- YOUR OBJECTIVE:
Please copy every line below that contains the string "shift".

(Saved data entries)
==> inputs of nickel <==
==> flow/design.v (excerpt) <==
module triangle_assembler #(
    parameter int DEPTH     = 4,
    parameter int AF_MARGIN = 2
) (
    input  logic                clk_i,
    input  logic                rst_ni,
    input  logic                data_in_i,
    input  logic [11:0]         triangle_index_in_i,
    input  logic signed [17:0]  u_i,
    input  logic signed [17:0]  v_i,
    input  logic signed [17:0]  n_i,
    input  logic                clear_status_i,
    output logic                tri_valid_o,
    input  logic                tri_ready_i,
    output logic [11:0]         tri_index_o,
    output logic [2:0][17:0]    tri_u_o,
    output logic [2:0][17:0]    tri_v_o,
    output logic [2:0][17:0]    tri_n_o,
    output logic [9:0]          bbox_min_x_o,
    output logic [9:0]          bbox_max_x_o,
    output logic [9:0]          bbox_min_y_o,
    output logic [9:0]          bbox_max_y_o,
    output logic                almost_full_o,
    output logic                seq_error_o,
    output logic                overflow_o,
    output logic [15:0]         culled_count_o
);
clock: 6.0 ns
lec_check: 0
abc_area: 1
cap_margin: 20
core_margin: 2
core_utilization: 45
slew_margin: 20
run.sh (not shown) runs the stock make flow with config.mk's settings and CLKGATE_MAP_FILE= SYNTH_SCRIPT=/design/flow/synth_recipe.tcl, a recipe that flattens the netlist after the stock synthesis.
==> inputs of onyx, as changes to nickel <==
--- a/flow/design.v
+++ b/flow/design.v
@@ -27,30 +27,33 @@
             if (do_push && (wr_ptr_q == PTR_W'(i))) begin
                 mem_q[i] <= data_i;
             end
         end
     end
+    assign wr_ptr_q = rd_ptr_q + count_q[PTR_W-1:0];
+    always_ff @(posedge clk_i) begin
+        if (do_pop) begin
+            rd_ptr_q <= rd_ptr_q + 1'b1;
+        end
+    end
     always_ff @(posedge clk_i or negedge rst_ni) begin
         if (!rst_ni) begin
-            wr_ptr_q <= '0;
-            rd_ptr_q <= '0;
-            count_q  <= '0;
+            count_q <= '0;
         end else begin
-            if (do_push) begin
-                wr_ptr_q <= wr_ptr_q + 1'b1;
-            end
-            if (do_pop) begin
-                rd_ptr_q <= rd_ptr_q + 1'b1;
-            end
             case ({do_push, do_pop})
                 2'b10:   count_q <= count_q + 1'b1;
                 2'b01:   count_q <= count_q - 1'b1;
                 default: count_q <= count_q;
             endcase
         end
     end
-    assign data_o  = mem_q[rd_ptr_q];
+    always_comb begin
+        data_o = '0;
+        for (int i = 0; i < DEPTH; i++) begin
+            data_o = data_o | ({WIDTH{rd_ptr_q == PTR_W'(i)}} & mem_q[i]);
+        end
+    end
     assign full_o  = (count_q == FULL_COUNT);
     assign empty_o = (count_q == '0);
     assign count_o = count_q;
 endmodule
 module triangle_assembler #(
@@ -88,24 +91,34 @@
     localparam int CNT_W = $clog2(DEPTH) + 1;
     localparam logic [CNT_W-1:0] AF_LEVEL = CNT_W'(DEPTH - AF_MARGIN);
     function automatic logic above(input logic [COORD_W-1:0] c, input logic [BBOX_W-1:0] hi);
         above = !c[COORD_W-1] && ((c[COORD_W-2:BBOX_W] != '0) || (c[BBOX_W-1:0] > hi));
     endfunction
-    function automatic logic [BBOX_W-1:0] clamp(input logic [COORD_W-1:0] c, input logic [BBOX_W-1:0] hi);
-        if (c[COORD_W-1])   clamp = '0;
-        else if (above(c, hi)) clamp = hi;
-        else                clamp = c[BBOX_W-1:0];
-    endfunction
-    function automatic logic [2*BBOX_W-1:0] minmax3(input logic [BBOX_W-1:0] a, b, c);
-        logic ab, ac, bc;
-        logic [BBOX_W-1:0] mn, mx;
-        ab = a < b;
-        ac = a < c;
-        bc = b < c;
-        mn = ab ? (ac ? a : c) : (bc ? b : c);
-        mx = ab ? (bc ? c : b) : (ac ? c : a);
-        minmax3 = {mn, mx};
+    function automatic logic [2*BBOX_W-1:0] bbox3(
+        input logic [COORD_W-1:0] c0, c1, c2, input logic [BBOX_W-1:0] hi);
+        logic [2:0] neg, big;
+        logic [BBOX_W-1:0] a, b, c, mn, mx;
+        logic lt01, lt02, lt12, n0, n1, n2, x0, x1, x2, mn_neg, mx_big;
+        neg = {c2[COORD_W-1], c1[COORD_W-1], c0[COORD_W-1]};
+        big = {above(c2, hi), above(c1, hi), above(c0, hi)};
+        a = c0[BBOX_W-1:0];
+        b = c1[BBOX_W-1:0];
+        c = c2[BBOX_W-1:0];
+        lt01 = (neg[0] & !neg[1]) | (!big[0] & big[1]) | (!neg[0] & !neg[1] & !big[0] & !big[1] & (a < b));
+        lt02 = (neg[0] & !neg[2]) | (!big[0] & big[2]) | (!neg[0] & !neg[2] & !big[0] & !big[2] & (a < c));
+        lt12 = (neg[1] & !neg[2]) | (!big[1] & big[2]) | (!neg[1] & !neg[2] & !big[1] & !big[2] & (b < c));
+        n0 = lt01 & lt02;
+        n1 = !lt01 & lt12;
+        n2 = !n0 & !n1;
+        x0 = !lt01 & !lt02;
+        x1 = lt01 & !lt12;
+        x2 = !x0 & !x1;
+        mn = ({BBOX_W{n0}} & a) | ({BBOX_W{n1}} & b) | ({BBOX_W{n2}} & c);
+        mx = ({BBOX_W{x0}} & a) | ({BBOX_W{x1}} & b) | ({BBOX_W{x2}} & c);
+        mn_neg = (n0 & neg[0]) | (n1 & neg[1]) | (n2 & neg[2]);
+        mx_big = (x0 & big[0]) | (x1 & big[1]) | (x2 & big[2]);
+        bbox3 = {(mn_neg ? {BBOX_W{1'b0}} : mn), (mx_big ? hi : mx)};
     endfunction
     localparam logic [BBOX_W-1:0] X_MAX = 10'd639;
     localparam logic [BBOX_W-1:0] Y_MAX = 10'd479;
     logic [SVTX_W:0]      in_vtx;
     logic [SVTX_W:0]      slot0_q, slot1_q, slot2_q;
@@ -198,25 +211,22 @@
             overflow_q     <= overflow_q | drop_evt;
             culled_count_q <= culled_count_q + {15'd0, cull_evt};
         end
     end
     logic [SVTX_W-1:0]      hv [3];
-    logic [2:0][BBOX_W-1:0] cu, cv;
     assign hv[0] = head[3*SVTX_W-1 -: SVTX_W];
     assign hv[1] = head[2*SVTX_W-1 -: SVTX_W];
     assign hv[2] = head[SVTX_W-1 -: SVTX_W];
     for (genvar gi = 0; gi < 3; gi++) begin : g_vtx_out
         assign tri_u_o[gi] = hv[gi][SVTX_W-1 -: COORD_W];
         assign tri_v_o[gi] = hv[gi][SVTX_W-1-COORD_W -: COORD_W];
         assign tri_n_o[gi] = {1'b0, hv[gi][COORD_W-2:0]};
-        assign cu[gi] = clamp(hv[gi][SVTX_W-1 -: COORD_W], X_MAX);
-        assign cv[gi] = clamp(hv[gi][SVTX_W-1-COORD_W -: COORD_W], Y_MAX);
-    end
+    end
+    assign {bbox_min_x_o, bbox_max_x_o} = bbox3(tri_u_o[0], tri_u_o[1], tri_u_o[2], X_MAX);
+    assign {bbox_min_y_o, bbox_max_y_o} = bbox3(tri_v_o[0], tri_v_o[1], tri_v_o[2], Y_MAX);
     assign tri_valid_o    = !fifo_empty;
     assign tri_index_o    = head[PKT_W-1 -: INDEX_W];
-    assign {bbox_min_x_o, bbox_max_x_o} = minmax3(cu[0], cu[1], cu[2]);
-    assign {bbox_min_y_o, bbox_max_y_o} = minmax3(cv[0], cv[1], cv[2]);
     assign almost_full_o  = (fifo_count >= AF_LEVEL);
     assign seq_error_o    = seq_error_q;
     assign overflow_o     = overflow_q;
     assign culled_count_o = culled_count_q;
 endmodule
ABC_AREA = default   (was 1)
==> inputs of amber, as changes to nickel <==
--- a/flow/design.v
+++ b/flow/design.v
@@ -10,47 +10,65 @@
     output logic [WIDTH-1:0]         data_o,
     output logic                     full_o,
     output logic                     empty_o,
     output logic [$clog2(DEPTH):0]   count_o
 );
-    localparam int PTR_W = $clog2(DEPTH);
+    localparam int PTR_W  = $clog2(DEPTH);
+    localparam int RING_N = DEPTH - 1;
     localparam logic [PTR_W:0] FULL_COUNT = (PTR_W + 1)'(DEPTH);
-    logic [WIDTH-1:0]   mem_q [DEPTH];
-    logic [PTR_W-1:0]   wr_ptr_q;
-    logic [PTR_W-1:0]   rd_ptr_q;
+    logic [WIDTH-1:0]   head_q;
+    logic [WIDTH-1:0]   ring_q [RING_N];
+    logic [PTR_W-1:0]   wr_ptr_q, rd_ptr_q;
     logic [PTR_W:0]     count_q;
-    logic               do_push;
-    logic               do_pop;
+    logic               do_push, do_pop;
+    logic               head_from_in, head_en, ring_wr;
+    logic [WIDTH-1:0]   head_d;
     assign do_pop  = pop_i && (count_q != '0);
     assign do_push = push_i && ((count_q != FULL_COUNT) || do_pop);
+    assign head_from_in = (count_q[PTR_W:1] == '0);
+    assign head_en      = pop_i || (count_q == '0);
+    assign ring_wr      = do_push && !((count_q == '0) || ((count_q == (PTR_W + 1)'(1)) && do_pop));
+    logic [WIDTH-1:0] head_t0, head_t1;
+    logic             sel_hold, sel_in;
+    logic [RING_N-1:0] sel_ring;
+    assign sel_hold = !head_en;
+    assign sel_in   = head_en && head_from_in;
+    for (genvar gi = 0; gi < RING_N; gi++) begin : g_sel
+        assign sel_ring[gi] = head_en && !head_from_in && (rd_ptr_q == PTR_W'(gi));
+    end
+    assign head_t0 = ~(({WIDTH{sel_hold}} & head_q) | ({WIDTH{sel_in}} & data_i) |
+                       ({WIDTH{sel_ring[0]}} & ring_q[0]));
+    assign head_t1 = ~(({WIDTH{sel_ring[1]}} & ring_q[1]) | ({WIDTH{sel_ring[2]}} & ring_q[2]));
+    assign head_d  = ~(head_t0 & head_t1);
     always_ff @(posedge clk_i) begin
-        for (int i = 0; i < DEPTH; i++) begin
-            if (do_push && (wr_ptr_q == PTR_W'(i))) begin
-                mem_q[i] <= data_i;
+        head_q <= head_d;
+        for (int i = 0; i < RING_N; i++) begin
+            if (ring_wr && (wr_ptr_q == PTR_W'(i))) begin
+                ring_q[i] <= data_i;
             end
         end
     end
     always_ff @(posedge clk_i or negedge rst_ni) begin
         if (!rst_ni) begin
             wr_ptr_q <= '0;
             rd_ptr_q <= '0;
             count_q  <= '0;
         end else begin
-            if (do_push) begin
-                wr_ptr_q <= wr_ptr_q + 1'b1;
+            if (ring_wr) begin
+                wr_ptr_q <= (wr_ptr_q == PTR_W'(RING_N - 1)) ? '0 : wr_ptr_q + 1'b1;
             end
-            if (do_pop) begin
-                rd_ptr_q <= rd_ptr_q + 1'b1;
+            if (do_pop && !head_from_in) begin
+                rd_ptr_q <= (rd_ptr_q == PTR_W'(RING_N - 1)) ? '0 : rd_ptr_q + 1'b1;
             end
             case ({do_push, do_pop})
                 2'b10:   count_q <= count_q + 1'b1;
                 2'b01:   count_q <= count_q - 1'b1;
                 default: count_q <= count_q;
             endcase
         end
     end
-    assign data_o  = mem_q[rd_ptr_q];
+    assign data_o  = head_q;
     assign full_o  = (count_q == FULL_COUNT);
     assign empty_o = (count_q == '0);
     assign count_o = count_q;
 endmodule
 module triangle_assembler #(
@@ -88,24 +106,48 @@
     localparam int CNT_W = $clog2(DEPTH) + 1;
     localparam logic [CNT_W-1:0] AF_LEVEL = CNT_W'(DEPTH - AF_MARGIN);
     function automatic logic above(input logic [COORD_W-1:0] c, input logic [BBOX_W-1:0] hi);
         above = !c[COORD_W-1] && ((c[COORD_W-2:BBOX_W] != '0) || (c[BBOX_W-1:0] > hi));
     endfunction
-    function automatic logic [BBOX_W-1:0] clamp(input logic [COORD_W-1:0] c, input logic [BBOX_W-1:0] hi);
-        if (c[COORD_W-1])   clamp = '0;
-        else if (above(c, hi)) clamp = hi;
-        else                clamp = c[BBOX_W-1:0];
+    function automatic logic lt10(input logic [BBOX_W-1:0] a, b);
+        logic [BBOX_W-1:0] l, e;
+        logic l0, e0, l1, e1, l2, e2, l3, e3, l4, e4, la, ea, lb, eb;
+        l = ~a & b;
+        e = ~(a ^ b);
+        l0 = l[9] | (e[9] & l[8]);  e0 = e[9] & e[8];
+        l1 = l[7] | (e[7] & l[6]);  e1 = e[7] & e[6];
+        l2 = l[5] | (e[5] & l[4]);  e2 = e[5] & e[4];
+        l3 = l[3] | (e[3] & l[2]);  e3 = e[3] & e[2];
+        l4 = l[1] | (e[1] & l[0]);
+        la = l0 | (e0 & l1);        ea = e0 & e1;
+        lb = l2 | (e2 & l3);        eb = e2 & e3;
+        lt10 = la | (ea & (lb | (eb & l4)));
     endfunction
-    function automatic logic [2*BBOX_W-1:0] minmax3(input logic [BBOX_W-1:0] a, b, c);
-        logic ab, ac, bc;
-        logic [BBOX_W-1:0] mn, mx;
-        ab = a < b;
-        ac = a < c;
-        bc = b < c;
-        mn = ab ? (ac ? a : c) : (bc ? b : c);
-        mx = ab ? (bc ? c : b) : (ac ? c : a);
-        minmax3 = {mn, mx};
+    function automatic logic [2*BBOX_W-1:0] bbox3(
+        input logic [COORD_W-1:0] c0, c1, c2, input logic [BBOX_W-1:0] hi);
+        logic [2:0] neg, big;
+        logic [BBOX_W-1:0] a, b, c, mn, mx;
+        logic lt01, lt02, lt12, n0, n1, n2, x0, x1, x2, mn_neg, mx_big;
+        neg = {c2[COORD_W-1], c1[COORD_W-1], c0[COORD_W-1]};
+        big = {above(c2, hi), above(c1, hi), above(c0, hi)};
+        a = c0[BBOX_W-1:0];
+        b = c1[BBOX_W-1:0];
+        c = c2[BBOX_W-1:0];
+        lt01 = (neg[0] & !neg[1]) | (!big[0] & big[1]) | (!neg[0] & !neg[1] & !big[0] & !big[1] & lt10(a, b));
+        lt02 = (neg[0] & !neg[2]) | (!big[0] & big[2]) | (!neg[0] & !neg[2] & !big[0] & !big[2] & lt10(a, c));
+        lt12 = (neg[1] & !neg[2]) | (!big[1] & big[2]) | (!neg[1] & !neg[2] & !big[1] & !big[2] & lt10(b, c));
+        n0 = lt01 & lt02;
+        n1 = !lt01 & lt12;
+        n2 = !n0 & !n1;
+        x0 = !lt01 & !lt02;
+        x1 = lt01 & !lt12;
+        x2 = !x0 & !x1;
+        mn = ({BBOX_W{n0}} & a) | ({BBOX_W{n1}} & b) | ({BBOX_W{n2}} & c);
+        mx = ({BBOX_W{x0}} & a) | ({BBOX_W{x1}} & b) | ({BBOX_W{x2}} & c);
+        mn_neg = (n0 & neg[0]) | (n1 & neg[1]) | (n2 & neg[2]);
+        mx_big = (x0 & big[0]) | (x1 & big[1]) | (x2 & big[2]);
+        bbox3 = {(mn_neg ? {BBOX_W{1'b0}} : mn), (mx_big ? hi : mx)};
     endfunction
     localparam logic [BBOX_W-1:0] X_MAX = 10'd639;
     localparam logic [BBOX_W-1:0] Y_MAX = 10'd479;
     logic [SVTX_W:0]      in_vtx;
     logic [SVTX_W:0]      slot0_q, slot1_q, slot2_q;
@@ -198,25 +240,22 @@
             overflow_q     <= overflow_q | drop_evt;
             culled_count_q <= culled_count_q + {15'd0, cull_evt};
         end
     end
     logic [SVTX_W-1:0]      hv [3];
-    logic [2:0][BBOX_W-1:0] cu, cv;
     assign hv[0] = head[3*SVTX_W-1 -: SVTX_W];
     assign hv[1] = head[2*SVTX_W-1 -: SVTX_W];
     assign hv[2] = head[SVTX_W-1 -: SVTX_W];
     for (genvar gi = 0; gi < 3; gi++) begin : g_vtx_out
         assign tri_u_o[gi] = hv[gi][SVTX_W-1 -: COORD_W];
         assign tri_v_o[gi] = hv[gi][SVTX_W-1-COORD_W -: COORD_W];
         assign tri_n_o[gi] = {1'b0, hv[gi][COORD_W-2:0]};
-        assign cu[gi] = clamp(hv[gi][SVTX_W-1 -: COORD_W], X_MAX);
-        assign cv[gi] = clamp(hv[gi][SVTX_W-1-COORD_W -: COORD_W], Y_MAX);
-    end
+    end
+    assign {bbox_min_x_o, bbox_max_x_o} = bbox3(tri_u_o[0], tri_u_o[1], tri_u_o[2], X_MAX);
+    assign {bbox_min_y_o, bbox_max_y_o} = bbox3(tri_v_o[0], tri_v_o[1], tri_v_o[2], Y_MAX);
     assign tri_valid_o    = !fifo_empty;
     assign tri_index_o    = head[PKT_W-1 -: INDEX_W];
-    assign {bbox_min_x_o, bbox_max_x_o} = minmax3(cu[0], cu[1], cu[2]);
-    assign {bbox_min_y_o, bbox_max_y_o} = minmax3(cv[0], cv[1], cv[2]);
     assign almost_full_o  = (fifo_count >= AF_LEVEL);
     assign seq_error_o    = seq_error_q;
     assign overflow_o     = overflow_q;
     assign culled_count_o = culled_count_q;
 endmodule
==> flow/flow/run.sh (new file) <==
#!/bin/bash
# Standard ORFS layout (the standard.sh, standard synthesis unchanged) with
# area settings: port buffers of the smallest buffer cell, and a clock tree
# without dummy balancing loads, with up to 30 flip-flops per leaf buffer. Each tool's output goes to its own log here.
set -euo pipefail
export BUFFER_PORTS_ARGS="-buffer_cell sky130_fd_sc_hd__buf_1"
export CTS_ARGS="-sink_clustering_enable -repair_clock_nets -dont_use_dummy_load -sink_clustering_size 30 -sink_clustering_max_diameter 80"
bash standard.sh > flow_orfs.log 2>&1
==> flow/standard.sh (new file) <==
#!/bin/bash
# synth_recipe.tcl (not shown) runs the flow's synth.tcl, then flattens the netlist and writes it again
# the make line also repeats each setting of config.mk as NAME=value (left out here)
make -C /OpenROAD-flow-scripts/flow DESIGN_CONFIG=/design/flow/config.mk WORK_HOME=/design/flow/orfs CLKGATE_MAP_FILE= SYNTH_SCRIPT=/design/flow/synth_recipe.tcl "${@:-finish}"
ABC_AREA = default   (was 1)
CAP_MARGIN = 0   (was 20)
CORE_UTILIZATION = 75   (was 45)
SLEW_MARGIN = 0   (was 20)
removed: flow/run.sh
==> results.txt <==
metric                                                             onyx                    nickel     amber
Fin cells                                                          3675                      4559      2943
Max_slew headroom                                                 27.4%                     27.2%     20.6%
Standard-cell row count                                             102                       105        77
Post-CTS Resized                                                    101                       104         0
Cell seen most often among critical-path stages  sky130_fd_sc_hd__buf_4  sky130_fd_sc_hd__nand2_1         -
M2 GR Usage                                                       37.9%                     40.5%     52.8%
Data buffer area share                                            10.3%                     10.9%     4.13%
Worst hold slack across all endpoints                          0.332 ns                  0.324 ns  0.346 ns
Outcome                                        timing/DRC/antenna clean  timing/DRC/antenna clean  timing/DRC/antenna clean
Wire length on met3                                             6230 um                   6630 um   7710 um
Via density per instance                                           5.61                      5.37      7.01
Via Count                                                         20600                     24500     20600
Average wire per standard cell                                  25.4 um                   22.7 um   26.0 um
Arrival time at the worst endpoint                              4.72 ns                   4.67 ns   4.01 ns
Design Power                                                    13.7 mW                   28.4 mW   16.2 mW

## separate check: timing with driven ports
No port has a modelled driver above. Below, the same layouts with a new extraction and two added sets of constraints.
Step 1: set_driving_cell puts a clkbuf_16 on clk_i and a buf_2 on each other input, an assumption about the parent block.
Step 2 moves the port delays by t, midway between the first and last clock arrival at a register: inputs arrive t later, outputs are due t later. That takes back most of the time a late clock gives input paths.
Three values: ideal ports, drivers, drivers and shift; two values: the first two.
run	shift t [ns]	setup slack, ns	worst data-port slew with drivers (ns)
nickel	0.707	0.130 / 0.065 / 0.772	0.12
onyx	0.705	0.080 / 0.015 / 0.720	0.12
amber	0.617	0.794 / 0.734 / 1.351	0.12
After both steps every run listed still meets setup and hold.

- OUTPUT FOR THIS TASK:
Three values: ideal ports, drivers, drivers and shift; two values: the first two.
run	shift t [ns]	setup slack, ns	worst data-port slew with drivers (ns)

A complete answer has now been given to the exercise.